// mips16_core
module mips16_core(
	input clk,
	input rst,  
	output [9:0] imem_addr,
	input [15:0] imem_rdata,
	output [9:0] dmem_addr,
	output dmem_we,
	output [15:0] dmem_wdata,
	input [15:0] dmem_rdata,
	input [15:0] in_data,
	output rf_we,
	output [4:0] rf_waddr,
	output [15:0] rf_wdata
	);
	wire ramWriteEN, regWriteEN, ZFlag, JFlag;
	wire [1:0] selA, selB, selC;
	wire [15:0] muxAout, muxBout, muxCout;
	wire [9:0] Caddr, ramAddress;
	wire [15:0] Instruction;
	wire [15:0] regAdata, regBdata;
	wire [3:0] ALUop;
	wire [15:0] ALUout;
	wire [9:0] Immediate;
	wire [15:0] ramBdata;
	wire [4:0] regAread, regBread, regwrite;
	wire [1:0] microcount;
	microcounter micro(.clk(clk), .Clear(rst), .count(microcount));
	wire ramclk = (microcount == 2'b00);  
	wire regclk = (microcount == 2'b01);  
	wire instrclk = (microcount == 2'b10);  
	PCOUNTER programcounter(
		.clk(clk),
		.En(instrclk),
		.Jaddr(muxBout[9:0]),  
		.Jflag(JFlag),
		.Caddr(Caddr),
		.Clear(rst)
		);
	assign imem_addr = Caddr;
	assign Instruction = imem_rdata;
	CTRLUNIT controlunit(
		.Instruction(Instruction),  
		.ZFlag(ZFlag),  
		.JFlag(JFlag),
		.RamWriteEN(ramWriteEN),
		.RamAddr(ramAddress),
		.ALUCtrl(ALUop),
		.RegWriteEN(regWriteEN),
		.RegWriteAddr(regwrite),
		.RegAddrA(regAread),
		.RegAddrB(regBread),
		.Immediate(Immediate),
		.MuxA(selA),
		.MuxB(selB),
		.MuxC(selC)
		);
	MUX3 muxA(
		.Ain(regAdata),
		.Bin({6'd0, Caddr}),
		.Cin(in_data),
		.Select(selA),
		.Output(muxAout)
		);
	MUX3 muxB(
		.Ain(regBdata),
		.Bin(ramBdata),
		.Cin({6'd0, Immediate}),
		.Select(selB),
		.Output(muxBout)
		);
	MUX3 muxC(
		.Ain({6'd0, Caddr}),
		.Bin({6'd0, ramAddress}),
		.Cin(muxAout),
		.Select(selC),
		.Output(muxCout)
		);
	ALU arithmaticlogic(
		.Ain(muxAout),  
		.Bin(muxBout),  
		.MODE(ALUop),  
		.ALUout(ALUout),
		.FLAGzero(ZFlag)
		);
	REGFILE registers(
		.clk(clk),
		.En(regclk),
		.Reset(rst),
		.Write(regWriteEN),
		.Waddr(regwrite),
		.Wdata(ALUout),
		.Aaddr(regAread),
		.Adata(regAdata),  
		.Baddr(regBread),
		.Bdata(regBdata)  
		);
	assign dmem_addr = muxCout[9:0];
	assign dmem_we = ramclk & ramWriteEN;
	assign dmem_wdata = regBdata;
	assign ramBdata = dmem_rdata;
	reg rf_we_q;
	reg [4:0] rf_waddr_q;
	reg [15:0] rf_wdata_q;
	always @(posedge clk)
	begin
		if (rst == 1'b1) begin
			rf_we_q <= 1'b0;
		end
		else begin
  ...
==> flow/config.mk <==
export PLATFORM = sky130hd
export DESIGN_NAME = mips16_core
export DESIGN_NICKNAME = mips16_core
export VERILOG_FILES = /design/flow/design.v
export SDC_FILE = /design/flow/constraint.sdc
export NUM_CORES = 4
export LEC_CHECK = 0
export ABC_AREA = 1
export CAP_MARGIN = 5
export CELL_PAD_IN_SITES_GLOBAL_PLACEMENT = 1
export CORE_MARGIN = 5
export CORE_UTILIZATION = 20
export GPL_TIMING_DRIVEN = 0
export MAX_ROUTING_LAYER = met4
export MIN_ROUTING_LAYER = met1
export PLACE_DENSITY_LB_ADDON = 0.21
export SETUP_SLACK_MARGIN = 5.0
export SLEW_MARGIN = 15
export TNS_END_PERCENT = 10
==> flow/constraint.sdc <==
create_clock -name core_clock -period 37.6 [get_ports {clk}]
set_input_delay 7.5200 -clock core_clock [delete_from_list [all_inputs] [get_ports {clk}]]
set_output_delay 7.5200 -clock core_clock [all_outputs]
set_load 0.01 [all_outputs]
run.sh (not shown) runs the stock make flow with config.mk's settings and CLKGATE_MAP_FILE=.
The baseline reached the layout checks and failed them: negative setup slack.
Rerun with:
CAP_MARGIN = 20   (was 5)
CELL_PAD_IN_SITES_GLOBAL_PLACEMENT = unset   (was 1)
CORE_MARGIN = 2   (was 5)
CORE_UTILIZATION = 58   (was 20)
GPL_TIMING_DRIVEN = unset   (was 0)
HOLD_SLACK_MARGIN = 0.27   (was unset)
MAX_ROUTING_LAYER = unset   (was met4)
MIN_ROUTING_LAYER = unset   (was met1)
PLACE_DENSITY_LB_ADDON = unset   (was 0.21)
SLEW_MARGIN = 20   (was 15)
TNS_END_PERCENT = unset   (was 10)
clock period = 24.7 ns   (was 37.6 ns; I/O delays follow)
The changed run ran to the end with violations: negative setup slack.
Final area is lower by 2.1%.
Critical path depth is lower by 7.
Worst setup slack degrades by 11000 ps.
Clock skew is higher by 4.6 ps.
Sequential share of layout area is higher by 0.54 points.
Cell count is lower by 17%.
Die area is lower by 66%.
First-iteration DRC count is higher by 43%.
Core utilization is higher by 51 points.
==> job 7002: inputs <==
==> flow/design.v <==
`timescale 1ns / 1ps
module SimpleCPU(clk, rst, data_fromRAM, wrEn, addr_toRAM, data_toRAM, pCounter);
parameter SIZE = 10;
input clk, rst;
input wire [31:0] data_fromRAM;
output reg wrEn;
output reg [SIZE-1:0] addr_toRAM;
output reg [31:0] data_toRAM;
output reg [SIZE-1:0] pCounter;
reg [ 3:0] opcode, opcodeNext;
reg [13:0] operand1, operand2, operand1Next, operand2Next;
reg [SIZE-1:0]   pCounterNext;
reg [31:0] num1, num2, num1Next, num2Next;
reg [ 3:0] state, stateNext;
always @(posedge clk)begin
	state    <= stateNext;
	pCounter <= pCounterNext;
	opcode   <= opcodeNext;
	operand1 <= operand1Next;
	operand2 <= operand2Next;
	num1     <= num1Next;
	num2     <= num2Next;
end
always @*begin
	stateNext    = state;
	pCounterNext = pCounter;
	opcodeNext   = opcode;
	operand1Next = operand1;
	operand2Next = operand2;
	num1Next     = num1;
	num2Next     = num2;
	addr_toRAM   = 0;
	wrEn         = 0;
	data_toRAM   = 0;
if(rst)
	begin
	stateNext    = 0;
	pCounterNext = 0;
	opcodeNext   = 0;
	operand1Next = 0;
	operand2Next = 0;
	num1Next     = 0;
	num2Next     = 0;
	addr_toRAM   = 0;
	wrEn         = 0;
	data_toRAM   = 0;
	end
else 
	case(state)                       
		0: begin											 
			pCounterNext = pCounter;
			opcodeNext   = opcode;
			operand1Next = 0;
			operand2Next = 0;
			addr_toRAM   = pCounter;
			num2Next     = 0;
			wrEn         = 0;
			data_toRAM   = 0;
			stateNext    = 1;
		end 
		1:begin                    
			pCounterNext = pCounter;
			opcodeNext   = {data_fromRAM[28], data_fromRAM[31:29]};
			operand1Next = data_fromRAM[27:14];
			operand2Next = data_fromRAM[13:0];
			addr_toRAM   = operand1Next;
			num1Next     = data_fromRAM;
			wrEn         = 0;
			data_toRAM   = 0;
			if( {data_fromRAM[28], data_fromRAM[31:29]} == 4'b0101 ) 	begin
				stateNext = 5;
				addr_toRAM = data_fromRAM[13:0];
				num1Next = operand1;
			end
			else if( {data_fromRAM[28], data_fromRAM[31:29]} == 4'b1101 ) 	begin
				stateNext = 6;
				addr_toRAM = data_fromRAM[27:14];
				num1Next = operand1;
			end
			else if(data_fromRAM[28] == 0 )  
				stateNext = 2;  
			else 
				stateNext = 3;
		end
		2: begin          
			pCounterNext = pCounter;
			opcodeNext   = opcode;
			operand1Next = operand1;
			operand2Next = operand2;
			addr_toRAM   = operand2;
			num1Next     = data_fromRAM;
			wrEn         = 0;
			data_toRAM   = operand2;
			stateNext = 3;
		end
		3: begin            
			pCounterNext = pCounter + 1;
			opcodeNext = opcode;
			operand1Next = operand1;
			operand2Next = operand2;
			addr_toRAM = operand1;
			num1Next = num1;
			wrEn = 1;
			stateNext = 0;
			case(opcode)                       
				4'b0000: data_toRAM = num1Next + data_fromRAM;  
				4'b1000: data_toRAM = data_fromRAM + operand2;  
				4'b0001: data_toRAM = ~(num1Next & data_fromRAM);  
				4'b1001: data_toRAM = ~(data_fromRAM & operand2);  
				4'b0010: begin 
					if(data_fromRAM < 32)
						data_toRAM = num1 >> data_fromRAM; 
					else
						data_toRAM = num1 << (data_fromRAM - 32); 
				end
				4'b1010: begin 
					if(operand2 < 32)
						data_toRAM = data_fromRAM >> operand2; 
					else
						data_toRAM = data_fromRAM << (operand2 - 32); 
				end
				4'b0011: data_toRAM = num1Next < data_fromRAM;  
				4'b1011: data_toRAM = data_fromRAM < operand2;  
				4'b0100: data_toRAM = data_fromRAM;  
				4'b1100: data_toRAM = operand2;  
				4'b0101: begin 
					data_toRAM = data_fromRAM;
					addr_toRAM = operand1;
					wrEn = 1;
				end
				4'b1101: begin  
					num2Next = data_fromRAM;
					addr_toRAM = num2;
					data_toRAM = data_fromRAM;
					wrEn = 1;
				end
				4'b0110: begin  
					if(data_fromRAM == 0)
						pCounterNext = num1;
					else
						pCounterNext = pCounter + 1;
					wrEn = 0;
				end
				4'b1110: begin
					pCounterNext = data_fromRAM + operand2;  
					wrEn = 0;
				end
				4'b0111: data_toRAM = num1Next * data_fromRAM;  
				4'b1111: data_toRAM = data_fromRAM * operand2;  
			endcase 
		end
		4:begin                    
			pCounterNext = pCounter + 1;
			opcodeNext   = 4'b0100;
			operand1Next = operand1;
			operand2Next = operand2;
			data_toRAM	 = num2;
			wrEn         = 1; 
			stateNext 	 = 0; 
			if(opcode == 4'b0101)
				addr_toRAM   = operand1;
			else if (opcode == 4'b1101)
				addr_toRAM   = num1 ;
		end
		5: begin      
			pCounterNext = pCounter;
			opcodeNext   = opcode;
			operand1Next = operand1;
			operand2Next = operand2;
			addr_toRAM   = data_fromRAM;
			num1Next     = data_fromRAM;
			wrEn         = 0;
			data_toRAM   = operand2;
			stateNext = 3;
		end
		6: begin      
			pCounterNext = pCounter;
			opcodeNext   = opcode;
			operand1Next = operand1;
			operand2Next = operand2;
			addr_toRAM   = data_fromRAM;
			num1Next     = data_fromRAM;
			num2Next     = data_fromRAM;
			wrEn         = 0;
			data_toRAM   = operand2;
			stateNext = 2;
		end
		default: begin
			stateNext    = 0;
			pCounterNext = 0;
			opcodeNext   = 0;
			operand1Next = 0;
			operand2Next = 0;
			num1Next     = 0;
			num2Next     = 0;
			addr_toRAM   = 0;
			wrEn         = 0;
			data_toRAM   = 0;
		end
	endcase
end
endmodule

### Work required
Both the first line of the records above and the line containing "wire [9:0] Caddr, ramAddress;" are to be transcribed exactly, together with every line between them, and nothing else.

### Answer to this task
// mips16_core
module mips16_core(
	input clk,
	input rst,  
	output [9:0] imem_addr,
	input [15:0] imem_rdata,
	output [9:0] dmem_addr,
	output dmem_we,
	output [15:0] dmem_wdata,
	input [15:0] dmem_rdata,
	input [15:0] in_data,
	output rf_we,
	output [4:0] rf_waddr,
	output [15:0] rf_wdata
	);
	wire ramWriteEN, regWriteEN, ZFlag, JFlag;
	wire [1:0] selA, selB, selC;
	wire [15:0] muxAout, muxBout, muxCout;
	wire [9:0] Caddr, ramAddress;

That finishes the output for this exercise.